Following similar logic, I assume that the soundtrack will be composed by feeding beans to a room full of monkeys.

The movie will be based on Peabody’s Improbable History, which was a regular feature on The Rocky and Bullwinkle Show. In it, Mr. Peabody, a bespectacled dog-genius, and his sidekick, Sherman, a bespectacled boy-not-genius, use the WABAC machine to travel back in time and visit famous historical events.

The historical events in question unfold in humorous ways.

To be fair, this was the second best segment on the show, after Bullwinkle reading poetry. But still, why would Dreamworks do this? With real money that could have been better spent feeding the poor, or, if we’re honest, teaching the poor Esperanto?
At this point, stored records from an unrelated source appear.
--- config.mk ---
export PLATFORM = sky130hd
export DESIGN_NAME = scts_ctrl
export DESIGN_NICKNAME = d
export VERILOG_FILES = /design/src/shared/scts_pkg.sv /design/src/rtl/scts_ctrl.sv /design/src/rtl/scts_sav_gen.sv
export SDC_FILE = /design/constraint.sdc
export NUM_CORES = 1
export LEC_CHECK = 0
export BUFFER_PORTS_ARGS = -buffer_cell sky130_fd_sc_hd__buf_4
export CORE_ASPECT_RATIO = 1.5
export CORE_MARGIN = 5
export CORE_UTILIZATION = 45
export CTS_CLUSTER_DIAMETER = 200
export CTS_CLUSTER_SIZE = 25
export DETAILED_ROUTE_END_ITERATION = 8
export PLACE_DENSITY = 0.78
export RECOVER_POWER = 50
export SLEW_MARGIN = 30
export SYNTH_ARGS = -nofsm -noshare
export SYNTH_HDL_FRONTEND = slang
export SYNTH_SLANG_ARGS = --single-unit
--- constraint.sdc ---
create_clock -name clk_i -period 1.83 [get_ports clk_i]
set_input_delay 0.0915 -clock clk_i [delete_from_list [all_inputs] [get_ports clk_i]]
set_output_delay 0.0915 -clock clk_i [all_outputs]
set_load 0.005 [all_outputs]
--- src/shared/scts_pkg.sv ---
/*
 * package of the scaler task/status control block: register subaddresses,
 * reset values, handler states and the packed register layouts.
 * assumes a host-side bus agent that presents byte accesses by subaddress.
 */
// Overview of operation
// - status bit 7 shows expansion port pin
// - status bit 6 shows image port pin
// - bits 5/4 show fifo almost-full, overflow
// - status bit 3 copies programmed marker bit
// - status bit 2 shows formatter error flag
// - bit 1 input field id, bit 0 output
// - status read-only, sampled at read moment
// - output field id: input id or task flag
// - polarity bit sets sav bit7, task flag
// - skip count skips fields before task runs
// - trigger code picks handler start condition
// - repeat bit reruns active task once
// - request enable 0 reacts to data requests
// - two-bit source select picks scaler input
// - hold bit updates f/v at line start
// - vertical polarity inverts v bit, gate
// - two identical register sets a and b
// - programmed marker clears on reset
`default_nettype none

package scts_pkg;

    // register subaddresses
    localparam logic [7:0] SCTS_ADDR_STATUS = 8'h8f;
    localparam logic [7:0] SCTS_ADDR_POWER = 8'h88;
    localparam logic [7:0] SCTS_ADDR_TASK_A = 8'h90;
    localparam logic [7:0] SCTS_ADDR_CFG_A = 8'h91;
    localparam logic [7:0] SCTS_ADDR_TASK_B = 8'hc0;
    localparam logic [7:0] SCTS_ADDR_CFG_B = 8'hc1;

    // field position of the programmed marker in the power register
    localparam int SCTS_PROG_BIT = 4;

    // reset values
    localparam logic [7:0] SCTS_TASK_RST = 8'h00;
    localparam logic [7:0] SCTS_CFG_RST = 8'h00;
    localparam logic SCTS_PROG_RST = 1'b0;

    // trigger codes
    localparam logic [1:0] SCTS_TRIG_IMM = 2'h0;
    localparam logic [1:0] SCTS_TRIG_VS = 2'h1;
    localparam logic [1:0] SCTS_TRIG_F0 = 2'h2;
    localparam logic [1:0] SCTS_TRIG_F1 = 2'h3;

    typedef enum logic [2:0] {
        SCTS_ST_WAIT = 3'h1,
        SCTS_ST_SKIP = 3'h2,
        SCTS_ST_RUN = 3'h4
    } scts_state_t;

    // task handling register, bits 7..0
    typedef struct packed {
        logic sav_eav_polarity_bit;
        logic output_field_id_select;
        logic [2:0] field_skip_count;
        logic repeat_task_bit;
        logic [1:0] handler_trigger_code;
    } scts_task_t;

    // scaler input configuration register, bits 7..0
    typedef struct packed {
        logic vertical_polarity_bit;
        logic field_vertical_hold_bit;
        logic [1:0] scaler_source_select;
        logic request_enable_bit;
        logic [2:0] format_bits;
    } scts_cfg_t;

    // status byte, bits 7..0
    typedef struct packed {
        logic expansion_port_disable_pin;
        logic image_port_disable_pin;
        logic fifo_almost_full_flag;
        logic fifo_overflow_flag;
        logic programmed_copy_flag;
        logic formatter_error_flag;
        logic input_field_id_flag;
        logic output_field_id_flag;
    } scts_status_t;

endpackage : scts_pkg

`default_nettype wire

--- src/rtl/scts_ctrl.sv ---
/*
 * scaler task event handler with register sets a/b, status byte and
 * input source selection, reached by byte accesses at subaddresses.
 * assumes the serial bus agent outside issues one-cycle rd/wr strobes.
 */
`default_nettype none

module scts_ctrl
    import scts_pkg::*;
(
    // clock, reset, enable
    input wire logic clk_i,
    input wire logic srst_i,
    input wire logic ce_i,
    // register access by subaddress
    input wire logic [7:0] reg_addr_i,
    input wire logic reg_wr_i,
    input wire logic [7:0] reg_wdata_i,
    input wire logic reg_rd_i,
    output logic [7:0] reg_rdata_o,
    output logic reg_rvalid_o,
    // pins and internal flags
    input wire logic expansion_port_disable_pin_i,
    input wire logic image_port_disable_pin_i,
    input wire logic fifo_almost_full_flag_i,
    input wire logic fifo_overflow_flag_i,
    input wire logic formatter_error_flag_i,
    input wire logic input_field_id_flag_i,
    input wire logic expansion_request_mode_i,
    // scaler timing
    input wire logic vsync_i,
    input wire logic task_done_i,
    input wire logic line_start_i,
    input wire logic v_int_i,
    input wire logic v_gate_int_i,
    // handler outputs
    output logic task_start_o,
    output logic task_running_o,
    output logic active_set_o,
    output logic output_field_id_flag_o,
    output logic sav_eav_bit7_o,
    output logic task_flag_o,
    output logic sav_f_bit_o,
    output logic sav_v_bit_o,
    output logic image_vertical_gate_pin_o,
    // input source control
    output logic [1:0] scaler_source_select_o,
    output logic source_request_react_o
);

    function automatic logic trig_hit(input logic [1:0] code,
                                      input logic vs, input logic fid);
        case (code)
            SCTS_TRIG_IMM: trig_hit = 1'b1;
            SCTS_TRIG_VS: trig_hit = vs;
            SCTS_TRIG_F0: trig_hit = vs && !fid;
            SCTS_TRIG_F1: trig_hit = vs && fid;
            default: trig_hit = 1'b0;
        endcase
    endfunction : trig_hit

    scts_task_t task_a_r, task_b_r, act_task_r, sel_task;
    scts_cfg_t cfg_a_r, cfg_b_r, act_cfg_r;
    scts_state_t state_r;
    scts_status_t status;
    logic prog_r;
    logic set_r;
    logic repeated_r;
    logic task_flag_r;
    logic [2:0] skip_r;
    logic hit;

    // register sets a and b, identical layout
    always_ff @(posedge clk_i) begin
        if (srst_i) begin
            task_a_r <= scts_task_t'(SCTS_TASK_RST);
            task_b_r <= scts_task_t'(SCTS_TASK_RST);
            cfg_a_r <= scts_cfg_t'(SCTS_CFG_RST);
            cfg_b_r <= scts_cfg_t'(SCTS_CFG_RST);
        end else if (ce_i && reg_wr_i) begin
            case (reg_addr_i)
                SCTS_ADDR_TASK_A: task_a_r <= scts_task_t'(reg_wdata_i);
                SCTS_ADDR_CFG_A: cfg_a_r <= scts_cfg_t'(reg_wdata_i);
                SCTS_ADDR_TASK_B: task_b_r <= scts_task_t'(reg_wdata_i);
                SCTS_ADDR_CFG_B: cfg_b_r <= scts_cfg_t'(reg_wdata_i);
                default: ;
            endcase
        end
    end

    // programmed marker
    always_ff @(posedge clk_i) begin
        if (srst_i) begin
            prog_r <= SCTS_PROG_RST;
        end else if (ce_i && reg_wr_i && reg_addr_i == SCTS_ADDR_POWER) begin
            prog_r <= reg_wdata_i[SCTS_PROG_BIT];
        end
    end

    // live status byte
    always_comb begin
        status.expansion_port_disable_pin = expansion_port_disable_pin_i;
        status.image_port_disable_pin = image_port_disable_pin_i;
        status.fifo_almost_full_flag = fifo_almost_full_flag_i;
        status.fifo_overflow_flag = fifo_overflow_flag_i;
        status.programmed_copy_flag = prog_r;
        status.formatter_error_flag = formatter_error_flag_i;
        status.input_field_id_flag = input_field_id_flag_i;
        status.output_field_id_flag = output_field_id_flag_o;
    end

    // read port, status sampled at the read strobe
    always_ff @(posedge clk_i) begin
        if (srst_i) begin
            reg_rdata_o <= 8'h00;
            reg_rvalid_o <= 1'b0;
        end else if (ce_i) begin
            reg_rvalid_o <= reg_rd_i;
            if (reg_rd_i) begin
                case (reg_addr_i)
                    SCTS_ADDR_STATUS: reg_rdata_o <= status;
                    SCTS_ADDR_POWER:
                        reg_rdata_o <= 8'(prog_r) << SCTS_PROG_BIT;
                    SCTS_ADDR_TASK_A: reg_rdata_o <= task_a_r;
                    SCTS_ADDR_CFG_A: reg_rdata_o <= cfg_a_r;
                    SCTS_ADDR_TASK_B: reg_rdata_o <= task_b_r;
                    SCTS_ADDR_CFG_B: reg_rdata_o <= cfg_b_r;
                    default: reg_rdata_o <= 8'h00;
                endcase
            end
        end
    end

    // the waiting set is read live, the running set from its copy
    always_comb begin
        sel_task = set_r ? task_b_r : task_a_r;
        hit = trig_hit(sel_task.handler_trigger_code, vsync_i,
                       input_field_id_flag_i);
    end

    // event handler
    always_ff @(posedge clk_i) begin
        if (srst_i) begin
            state_r <= SCTS_ST_WAIT;
            set_r <= 1'b0;
            repeated_r <= 1'b0;
            task_flag_r <= 1'b0;
            skip_r <= 3'h0;
            task_start_o <= 1'b0;
            act_task_r <= scts_task_t'(SCTS_TASK_RST);
            act_cfg_r <= scts_cfg_t'(SCTS_CFG_RST);
        end else if (ce_i) begin
            task_start_o <= 1'b0;
            case (state_r)
                SCTS_ST_WAIT: begin
                    if (hit) begin
                        act_task_r <= sel_task;
                        act_cfg_r <= set_r ? cfg_b_r : cfg_a_r;
                        skip_r <= sel_task.field_skip_count;
                        if (sel_task.field_skip_count == 3'h0) begin
                            state_r <= SCTS_ST_RUN;
                            task_start_o <= 1'b1;
                            task_flag_r <= !task_flag_r;
                        end else begin
                            state_r <= SCTS_ST_SKIP;
                        end
                    end
                end
                SCTS_ST_SKIP: begin
                    if (vsync_i) begin
                        skip_r <= skip_r - 3'h1;
                        if (skip_r == 3'h1) begin
                            state_r <= SCTS_ST_RUN;
                            task_start_o <= 1'b1;
                            task_flag_r <= !task_flag_r;
                        end
                    end
                end
                SCTS_ST_RUN: begin
                    if (task_done_i) begin
                        if (act_task_r.repeat_task_bit && !repeated_r) begin
                            repeated_r <= 1'b1;
                            task_start_o <= 1'b1;
                            task_flag_r <= !task_flag_r;
                        end else begin
                            repeated_r <= 1'b0;
                            set_r <= !set_r;
                            state_r <= SCTS_ST_WAIT;
                        end
                    end
                end
                default: state_r <= SCTS_ST_WAIT;
            endcase
        end
    end

    // field id, sav bit 7 and task flag outputs
    always_ff @(posedge clk_i) begin
        if (srst_i) begin
            output_field_id_flag_o <= 1'b0;
            sav_eav_bit7_o <= 1'b1;
            task_flag_o <= 1'b1;
        end else if (ce_i) begin
            output_field_id_flag_o <= act_task_r.output_field_id_select ?
                task_flag_r : input_field_id_flag_i;
            sav_eav_bit7_o <= !act_task_r.sav_eav_polarity_bit;
            task_flag_o <= !act_task_r.sav_eav_polarity_bit;
        end
    end

    // input source selection
    always_ff @(posedge clk_i) begin
        if (srst_i) begin
            scaler_source_select_o <= 2'h0;
            source_request_react_o <= 1'b0;
        end else if (ce_i) begin
            scaler_source_select_o <= act_cfg_r.scaler_source_select;
            source_request_react_o <= expansion_request_mode_i &&
                !act_cfg_r.request_enable_bit;
        end
    end

    assign task_running_o = (state_r == SCTS_ST_RUN);
    assign active_set_o = set_r;

    scts_sav_gen u_sav_gen (
        .clk_i(clk_i),
        .srst_i(srst_i),
        .ce_i(ce_i),
        .cfg_i(act_cfg_r),
        .f_int_i(output_field_id_flag_o),
        .v_int_i(v_int_i),
        .v_gate_int_i(v_gate_int_i),
        .line_start_i(line_start_i),
        .sav_f_bit_o(sav_f_bit_o),
        .sav_v_bit_o(sav_v_bit_o),
        .image_vertical_gate_pin_o(image_vertical_gate_pin_o)
    );
endmodule : scts_ctrl

`default_nettype wire

--- src/rtl/scts_sav_gen.sv ---
/*
 * sav/eav f and v bit generation and image port vertical gate polarity.
 * assumes f, v and gate inputs come from the scaler output timing.
 */
`default_nettype none

module scts_sav_gen
    import scts_pkg::*;
(
    // clock, reset, enable
    input wire logic clk_i,
    input wire logic srst_i,
    input wire logic ce_i,
    // configuration of the active set
    input wire scts_cfg_t cfg_i,
    // internal timing
    input wire logic f_int_i,
    input wire logic v_int_i,
    input wire logic v_gate_int_i,
    input wire logic line_start_i,
    // generated bits
    output logic sav_f_bit_o,
    output logic sav_v_bit_o,
    output logic image_vertical_gate_pin_o
);

    always_ff @(posedge clk_i) begin
        if (srst_i) begin
            sav_f_bit_o <= 1'b0;
            sav_v_bit_o <= 1'b0;
        end else if (ce_i) begin
            if (!cfg_i.field_vertical_hold_bit || line_start_i) begin
                sav_f_bit_o <= f_int_i;
                sav_v_bit_o <= v_int_i ^ cfg_i.vertical_polarity_bit;
            end
        end
    end

    always_ff @(posedge clk_i) begin
        if (srst_i) begin
            image_vertical_gate_pin_o <= 1'b0;
        end else if (ce_i) begin
            image_vertical_gate_pin_o <= v_gate_int_i ^
                cfg_i.vertical_polarity_bit;
        end
    end
endmodule : scts_sav_gen

`default_nettype wire

== After elaboration in Yosys (flattened, before gate mapping) ==
Index checks and enable logic that the tools add are counted.

* Add/sub/neg operators: 1
* Eq/ne operators: 20
* Mux-type cells: 29
* Bitwise gates (word level): 3
* Reductions and logical operators: 30

{| class="wikitable"
|+ Operators by type and width
! operator !! number
|-
| $eq 8x8->1 const B || 6
|-
| $pmux 8 s6 || 1
|-
| $mux 3 || 8
|-
| $mux 8 || 2
|-
| $mux 1 || 13
|-
| $ne 2x2->1 const B || 6
|-
| $reduce_and 2->1 || 6
|-
| $pmux 3 s3 || 1
|-
| $reduce_and 4->1 || 2
|-
| $reduce_and 8->1 || 1
|-
| $logic_not 1->1 || 7
|-
| $eq 3x1->1 const B || 2
|-
| $logic_and 1x1->1 || 6
|-
| $pmux 1 s3 || 2
|-
| $pmux 3 s2 || 1
|-
| $reduce_and 3->1 || 2
|-
| $reduce_and 6->1 || 1
|-
| $eq 2x2->1 const B || 2
|-
| $pmux 1 s4 || 1
|-
| $eq 3x2->1 const B || 1
|-
| $eq 3x3->1 const B || 1
|-
| $logic_not 3->1 || 1
|-
| $reduce_bool 3->1 || 1
|-
| $sub 3x1->3 const B || 1
|-
| 7 further kinds || 8
|}

* Bits in registers: 68
* Input port bits: 33
* Output and inout port bits: 21
* Logic and storage cells: 126

== Logic depth before layout (Yosys ltp) ==
* Depth in word-level cells: 5
* Mapped depth: 7
* Gate-level depth less buffers: 7

== Cells and area by module ==
From an unflattened synthesis, not the netlist that was laid out.

* Cell total of the unflattened synthesis: 366
* Area total of the unflattened synthesis: 3564.7 um^2

{| class="wikitable"
|+ By module, submodules not included
! module !! times used !! cells an instance !! area an instance (um^2) !! sequential area each (um^2)
|-
| scts_ctrl || 1 || 353 || 3428.3 || 1361.3
|-
| scts_sav_gen || 1 || 13 || 136.4 || 60.1
|}

== Least setup slack after synthesis ==
Ideal clock, no wire load.

* Path type: reg-to-reg
* Start: register set_r (netlist: active_set_o)
* End: register task_flag_r
* Setup time: 0.123 ns
* Arrival time: 1.689 ns
* Data required time: 1.707 ns
* Slack: 0.018 ns
* Cell stages (with the launch flop): 7
* Buffers on the path: 1
* Path through: dfxtp_1 buf_6 or3b_2 a21oi_1 nand3_1 o2bb2ai_1 mux2_1

* Cells in the longest elaborated chain, start to end: 5
* Elaborated cells on any way between the ends: 10
* Those cells by class: eq/ne: 5; mux: 2; reduce/logical: 3

{| class="wikitable"
|+ Ends and longest elaborated chain
! element !! line !! RTL
|-
| from (decl) || scts_ctrl.sv:67 || <nowiki>logic set_r;</nowiki>
|-
| from (signal assigned) || scts_ctrl.sv:187 || <nowiki>set_r <= !set_r;</nowiki>
|-
| $mux 8 * || scts_ctrl.sv:136 || <nowiki>sel_task = set_r ? task_b_r : task_a_r;</nowiki>
|-
| $eq 2x2->1 (tied with other cells) || scts_ctrl.sv:53 || <nowiki>case (code)</nowiki>
|-
| $pmux 1 s4 || scts_ctrl.sv:53 ||
|-
| $ne 2x2->1 (no line) || -- ||
|-
| $reduce_and 8->1 (no line) * || -- ||
|-
| to (signal assigned) || scts_ctrl.sv:163 || <nowiki>task_flag_r <= !task_flag_r;</nowiki>
|-
| to (signal assigned) || scts_ctrl.sv:175 || <nowiki>task_flag_r <= !task_flag_r;</nowiki>
|-
| to (signal assigned) || scts_ctrl.sv:184 || <nowiki>task_flag_r <= !task_flag_r;</nowiki>
|-
| to (decl) || scts_ctrl.sv:69 || <nowiki>logic task_flag_r;</nowiki>
|}

Every way passes the cells marked *; elsewhere a longest branch is shown, timed or not.
A chain may end at the register's enable or synchronous reset.

== Worst setup path in the final report ==
* Start: register state_r[1]
* End: register task_flag_r

* Cells in the longest elaborated chain, start to end: 3
* Elaborated cells on any way between the ends: 12
* Those cells by class: eq/ne: 9; mux: 1; reduce/logical: 2

{| class="wikitable"
|+ Ends and longest elaborated chain
! element !! line !! RTL
|-
| from (decl) || scts_ctrl.sv:64 || <nowiki>scts_state_t state_r;</nowiki>
|-
| from (signal assigned) || scts_ctrl.sv:144 || <nowiki>state_r <= SCTS_ST_WAIT;</nowiki>
|-
| from (signal assigned) || scts_ctrl.sv:161 || <nowiki>state_r <= SCTS_ST_RUN;</nowiki>
|-
| from (signal assigned) || scts_ctrl.sv:165 || <nowiki>state_r <= SCTS_ST_SKIP;</nowiki>
|-
| $eq 3x1->1 (tied with other cells) || scts_ctrl.sv:154 || <nowiki>case (state_r)</nowiki>
|-
| $ne 2x2->1 (no line) (tied with other cells) || -- ||
|-
| $reduce_and 8->1 (no line) || -- ||
|}

Several ways; a longest one is shown, not always the timed one.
Here’s the good news. Director Rob Minkoff says,

Mr. Peabody is this genetic anomaly. He does have brothers and sisters, all of them non-speaking, no[n] super-smart dogs. He’s an outcast, but has overcome it by being so great at so many things.

So yay, genetics, presumably in the form of a mutation at FOXP2, or that X-Men locus. And overcoming the adversity of being a genius – through the “being so great at so many things.”

The other good news? At the time of this writing, at least, Ed isn’t in it.

Well Thank God for THAT: Novelization of Gulliver’s Travels

So, this week at Lost in Transcription we’ll be rolling out a few new features. The first of these is Well Thank God for THAT, which will cover some of those “current” “events.”

If you haven’t been to your local bookstore recently, you may have missed the fact that Simon Spotlight has published a novelization of Gulliver’s Travels. Now a generation will not be deprived of this Jack Black classic during a power outage that is long enough for their laptops to run out of juice, but not so long that their kindles run out of juice.

If you’ve never read it, Gulliver’s Travels offers an almost swiftian satire of human nature. It focuses particularly on two of our most enduring foibles: (1) being fat, and (2) saying “awesome” a lot.